§ **WORK ITEM**
Copy the data exactly.

[Collected data]
+++++

==> config.mk <==
export PLATFORM = sky130hd
export DESIGN_NAME = spill_scaler_rate_accumulator
export DESIGN_NICKNAME = d
export VERILOG_FILES = /design/src/design/ssra_pkg.sv /design/src/design/ssra_tracker.sv /design/src/design/spill_scaler_rate_accumulator.sv
export SDC_FILE = /design/constraint.sdc
export NUM_CORES = 2
export LEC_CHECK = 0
export BUFFER_PORTS_ARGS = -buffer_cell sky130_fd_sc_hd__buf_2
export CORE_MARGIN = 10
export CORE_UTILIZATION = 35
export DETAILED_ROUTE_END_ITERATION = 16
export GPL_ROUTABILITY_DRIVEN = 0
export MAX_ROUTING_LAYER = met4
export PLACE_DENSITY = 0.47
export SLEW_MARGIN = 20
export SYNTH_ARGS = -nofsm -noshare
export SYNTH_HDL_FRONTEND = slang
export SYNTH_SLANG_ARGS = --single-unit
export TNS_END_PERCENT = 5
==> constraint.sdc <==
create_clock -name clk_i -period 49.8 [get_ports clk_i]
set_input_delay 9.96 -clock clk_i [delete_from_list [all_inputs] [get_ports clk_i]]
set_output_delay 9.96 -clock clk_i [all_outputs]
set_load 0.1 [all_outputs]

+++++

§ **SOLUTION TO THE EXERCISE**
==> config.mk <==
export PLATFORM = sky130hd
export DESIGN_NAME = spill_scaler_rate_accumulator
export DESIGN_NICKNAME = d
export VERILOG_FILES = /design/src/design/ssra_pkg.sv /design/src/design/ssra_tracker.sv /design/src/design/spill_scaler_rate_accumulator.sv
export SDC_FILE = /design/constraint.sdc
export NUM_CORES = 2
export LEC_CHECK = 0
export BUFFER_PORTS_ARGS = -buffer_cell sky130_fd_sc_hd__buf_2
export CORE_MARGIN = 10
export CORE_UTILIZATION = 35
export DETAILED_ROUTE_END_ITERATION = 16
export GPL_ROUTABILITY_DRIVEN = 0
export MAX_ROUTING_LAYER = met4
export PLACE_DENSITY = 0.47
export SLEW_MARGIN = 20
export SYNTH_ARGS = -nofsm -noshare
export SYNTH_HDL_FRONTEND = slang
export SYNTH_SLANG_ARGS = --single-unit
export TNS_END_PERCENT = 5
==> constraint.sdc <==
create_clock -name clk_i -period 49.8 [get_ports clk_i]
set_input_delay 9.96 -clock clk_i [delete_from_list [all_inputs] [get_ports clk_i]]
set_output_delay 9.96 -clock clk_i [all_outputs]
set_load 0.1 [all_outputs]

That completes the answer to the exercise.